I have a table with following lines
df <- data.frame(Time=c(1,3),date=c(23,12),
people=c("Apple&June&Peter","Apple&May&Mary"),stringsAsFactors=FALSE)
Time date people
1 23 Apple&June&Peter
3 12 App开发者_运维技巧le&May&Mary
I need to separate them into different rows:
Time date people
1 23 Apple
1 23 June
1 23 Peter
3 12 Apple
3 12 May
3 12 Mary
I know reshape + colsplit can be used to split the people column into different column on the same row.

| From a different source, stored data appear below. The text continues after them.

### src/rtl/jtframe_vidtimer.sv
// Programmable raster timing generator: pixel/line counters plus HB/VB/HS/VS,
// frame toggle and line_start, all registered and aligned to the counters.
module jtframe_vidtimer #(
  parameter int unsigned HCNT_W   = 9,
  parameter int unsigned VCNT_W   = 9,
  parameter int unsigned H_TOTAL  = 384,
  parameter int unsigned HB_START = 288,
  parameter int unsigned HB_END   = 32,
  parameter int unsigned HS_START = 304,
  parameter int unsigned HS_END   = 336,
  parameter int unsigned V_ADV    = 288,
  parameter int unsigned V_TOTAL  = 264,
  parameter int unsigned VB_START = 224,
  parameter int unsigned VB_END   = 16,
  parameter int unsigned VS_START = 240,
  parameter int unsigned VS_END   = 244
) (
  input  logic              clk,
  input  logic              rst,
  input  logic              pxl_cen,
  output logic [HCNT_W-1:0] hdump,
  output logic [VCNT_W-1:0] vdump,
  output logic              HB,
  output logic              VB,
  output logic              HS,
  output logic              VS,
  output logic              frame,
  output logic              line_start
);

  // Region membership; start>end wraps through zero, start==end is empty.
  function automatic logic in_region(input int unsigned n, input int unsigned s,
                                     input int unsigned e);
    if (s < e)      in_region = (n >= s) && (n < e);
    else if (s > e) in_region = (n >= s) || (n < e);
    else            in_region = 1'b0;
  endfunction

  localparam logic HB_RST = in_region(32'd0, HB_START, HB_END);
  localparam logic HS_RST = in_region(32'd0, HS_START, HS_END);
  localparam logic VB_RST = in_region(32'd0, VB_START, VB_END);
  localparam logic VS_RST = in_region(32'd0, VS_START, VS_END);

  localparam bit PARAMS_OK =
    (H_TOTAL <= (32'd1 << HCNT_W)) && (V_TOTAL <= (32'd1 << VCNT_W)) &&
    (HB_START < H_TOTAL) && (HB_END < H_TOTAL) &&
    (HS_START < H_TOTAL) && (HS_END < H_TOTAL) && (V_ADV < H_TOTAL) &&
    (VB_START < V_TOTAL) && (VB_END < V_TOTAL) &&
    (VS_START < V_TOTAL) && (VS_END < V_TOTAL);

  if (!PARAMS_OK) begin : g_bad_params
    $error("jtframe_vidtimer: totals exceed counter width or a region/V_ADV value is out of range");
  end

  logic [HCNT_W-1:0] hdump_q, hdump_d;
  logic [VCNT_W-1:0] vdump_q, vdump_d;
  logic              hb_q, hb_d, vb_q, vb_d, hs_q, hs_d, vs_q, vs_d;
  logic              frame_q, frame_d, line_start_q, line_start_d;
  logic [HCNT_W-1:0] h_nxt;
  logic [VCNT_W-1:0] v_nxt;
  logic              v_adv;

  // Next-count and decode; strobes decode the value the counters are about to take.
  always_comb begin
    hdump_d      = hdump_q;
    vdump_d      = vdump_q;
    hb_d         = hb_q;
    vb_d         = vb_q;
    hs_d         = hs_q;
    vs_d         = vs_q;
    frame_d      = frame_q;
    line_start_d = 1'b0;

    h_nxt = (hdump_q == HCNT_W'(H_TOTAL - 1)) ? '0 : hdump_q + HCNT_W'(1);
    v_adv = (h_nxt == HCNT_W'(V_ADV));
    v_nxt = vdump_q;
    if (v_adv) begin
      v_nxt = (vdump_q == VCNT_W'(V_TOTAL - 1)) ? '0 : vdump_q + VCNT_W'(1);
    end

    if (pxl_cen) begin
      hdump_d      = h_nxt;
      vdump_d      = v_nxt;
      hb_d         = in_region(32'(h_nxt), HB_START, HB_END);
      hs_d         = in_region(32'(h_nxt), HS_START, HS_END);
      vb_d         = in_region(32'(v_nxt), VB_START, VB_END);
      vs_d         = in_region(32'(v_nxt), VS_START, VS_END);
      line_start_d = v_adv;
      frame_d      = frame_q ^ (vb_d & ~vb_q);
    end
  end

  always_ff @(posedge clk) begin
    if (rst) begin
      hdump_q      <= '0;
      vdump_q      <= '0;
      hb_q         <= HB_RST;
      vb_q         <= VB_RST;
      hs_q         <= HS_RST;
      vs_q         <= VS_RST;
      frame_q      <= 1'b0;
      line_start_q <= 1'b0;
    end else begin
      hdump_q      <= hdump_d;
      vdump_q      <= vdump_d;
      hb_q         <= hb_d;
      vb_q         <= vb_d;
      hs_q         <= hs_d;
      vs_q         <= vs_d;
      frame_q      <= frame_d;
      line_start_q <= line_start_d;
    end
  end

  assign hdump      = hdump_q;
  assign vdump      = vdump_q;
  assign HB         = hb_q;
  assign VB         = vb_q;
  assign HS         = hs_q;
  assign VS         = vs_q;
  assign frame      = frame_q;
  assign line_start = line_start_q;

endmodule

### config.mk
export PLATFORM = sky130hd
export DESIGN_NAME = jtframe_vidtimer
export DESIGN_NICKNAME = d
export VERILOG_FILES = /design/src/rtl/jtframe_vidtimer.sv
export SDC_FILE = /design/constraint.sdc
export NUM_CORES = 1
export LEC_CHECK = 0
export CAP_MARGIN = 25
export CORE_MARGIN = 5
export CORE_UTILIZATION = 53
export CTS_CLUSTER_DIAMETER = 100
export DETAILED_ROUTE_END_ITERATION = 10
export HOLD_SLACK_MARGIN = 0.06
export PLACE_DENSITY = 0.89
export SLEW_MARGIN = 20
export SYNTH_ARGS = -nofsm -noshare
export SYNTH_HDL_FRONTEND = slang
export SYNTH_SLANG_ARGS = --single-unit
### constraint.sdc
create_clock -name clk -period 3.7 [get_ports clk]
set_input_delay 0.74 -clock clk [delete_from_list [all_inputs] [get_ports clk]]
set_output_delay 0.74 -clock clk [all_outputs]
set_load 0.01 [all_outputs]
; Word level (Yosys, flattened, before mapping)
; Index checks and enable logic that the tools add are counted.
; Widths: inputs -> output; s select.
[word_totals]
register_bits = 24
in_bits = 3
word_cells = 34
[op_classes]
n_addsub = 2
magnitude_cmp = 8
n_eq_ne = 3
mux = 4
bitwise = 4
reduce_logical = 5
[op_table]
columns = op, count
row1 = $eq 9x9->1 const B, 3
row2 = $mux 9, 3
row3 = $add 9x1->9 const B, 2
row4 = $ge 9x8->1 const B, 2
row5 = $ge 9x9->1 const B, 2
row6 = $lt 9x5->1 const B, 1
row7 = $lt 9x6->1 const B, 1
row8 = $lt 9x8->1 const B, 1
row9 = $lt 9x9->1 const B, 1
row10 = $logic_and 1x1->1, 2
row11 = $logic_or 1x1->1, 2
row12 = $not 1->1, 2
row13 = $reduce_or 2->1, 1
row14 = $and 1x1->1, 1
row15 = $mux 1, 1
row16 = $xor 1x1->1, 1

; Depth between registers and ports, before layout
; Gate-level depths: netlist of the first run.
[logic_depth]
depth_word = 9
depth_mapped = 8
ltp_nobuf = 7

; Worst setup path after synthesis of the first run
; No wires, ideal clock.
[synth_timing]
kind = register -> register
startpoint = reg hdump_q[0], in the netlist hdump[0]
endpoint = reg vb_q, in the netlist VB
arrival_time_ns = 2.539
slack_ns = 1.036
path_stages_with_launch = 9
path_buffers = 1
path_cell_list = dfxtp_1 -> ha_1 -> and3_2 -> clkbuf_1 -> a311oi_1 -> a31oi_1 -> o41a_1 -> or2_1 -> o41a_1
[synth_between]
elab_chain_cells = 7
word_cells_on_any_way = 9
cone_classes = add/sub (1) / order compare (2) / eq/ne (2) / mux (3) / reduce/logical (1)
[synth_lines]
columns = item, line
row1 = from (decl), 55  ; logic [HCNT_W-1:0] hdump_q, hdump_d;
row2 = from (signal assigned), 104  ; hdump_q <= hdump_d;
row3 = $add 9x1->9 or $eq 9x9->1 (tied branches), 74  ; h_nxt = (hdump_q == HCNT_W'(H_TOTAL - 1)) ? '0 : hdump_q + HCNT_W'(1);
row4 = $mux 9 *, 74
row5 = $eq 9x9->1 *, 75  ; v_adv = (h_nxt == HCNT_W'(V_ADV));
row6 = $mux 9 *, 77  ; if (v_adv) begin
row7 = $ge 9x8->1 or $lt 9x5->1 (tied branches), 35  ; else if (s > e) in_region = (n >= s) || (n < e);
row8 = $logic_or 1x1->1 *, 35
row9 = $mux 1 *, 81  ; if (pxl_cen) begin
row10 = to (signal assigned), 107  ; vb_q <= vb_d;
row11 = to (decl), 57  ; logic hb_q, hb_d, vb_q, vb_d, hs_q, hs_d, vs_q, vs_d;
; Every way passes the cells marked *; elsewhere a longest branch is shown, timed or not. The select of a mux whose other input is x is not followed.
; A chain may end at the register's enable or synchronous reset.

; Final worst setup path of the first run
[layout_timing]
startpoint = reg hdump_q[0], in the netlist hdump[0]
endpoint = reg vdump_q[1], in the netlist vdump[1]
[layout_between]
elab_chain_cells = 4
word_cells_on_any_way = 5
cone_classes = add/sub (1) / eq/ne (2) / mux (2)
[layout_lines]
columns = item, line
row1 = $add 9x1->9 or $eq 9x9->1 (tied branches), 74
row2 = $mux 9 *, 74
row3 = $eq 9x9->1 *, 75
row4 = $mux 9 *, 77
row5 = to (signal assigned), 105  ; vdump_q <= vdump_d;
row6 = to (decl), 56  ; logic [VCNT_W-1:0] vdump_q, vdump_d;
; Every way passes the cells marked *; elsewhere a longest branch is shown, timed or not.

How about row? How can I split them into different row but same column?
A base way of doing this, using strsplit :
as.data.frame(
t(
do.call(cbind,
lapply(1:nrow(df),function(x){
sapply(unlist(strsplit(df[x,3],"&")),c,df[x,1:2],USE.NAMES=FALSE)
})
)
)
)
V1 Time date
1 Apple 1 23
2 June 1 23
3 Peter 1 23
4 Apple 3 12
5 May 3 12
6 Mary 3 12
df <- data.frame(Time=c(1,3),date=c(23,12),
people=c("Apple&June&Peter","Apple&May&Mary"),stringsAsFactors=FALSE)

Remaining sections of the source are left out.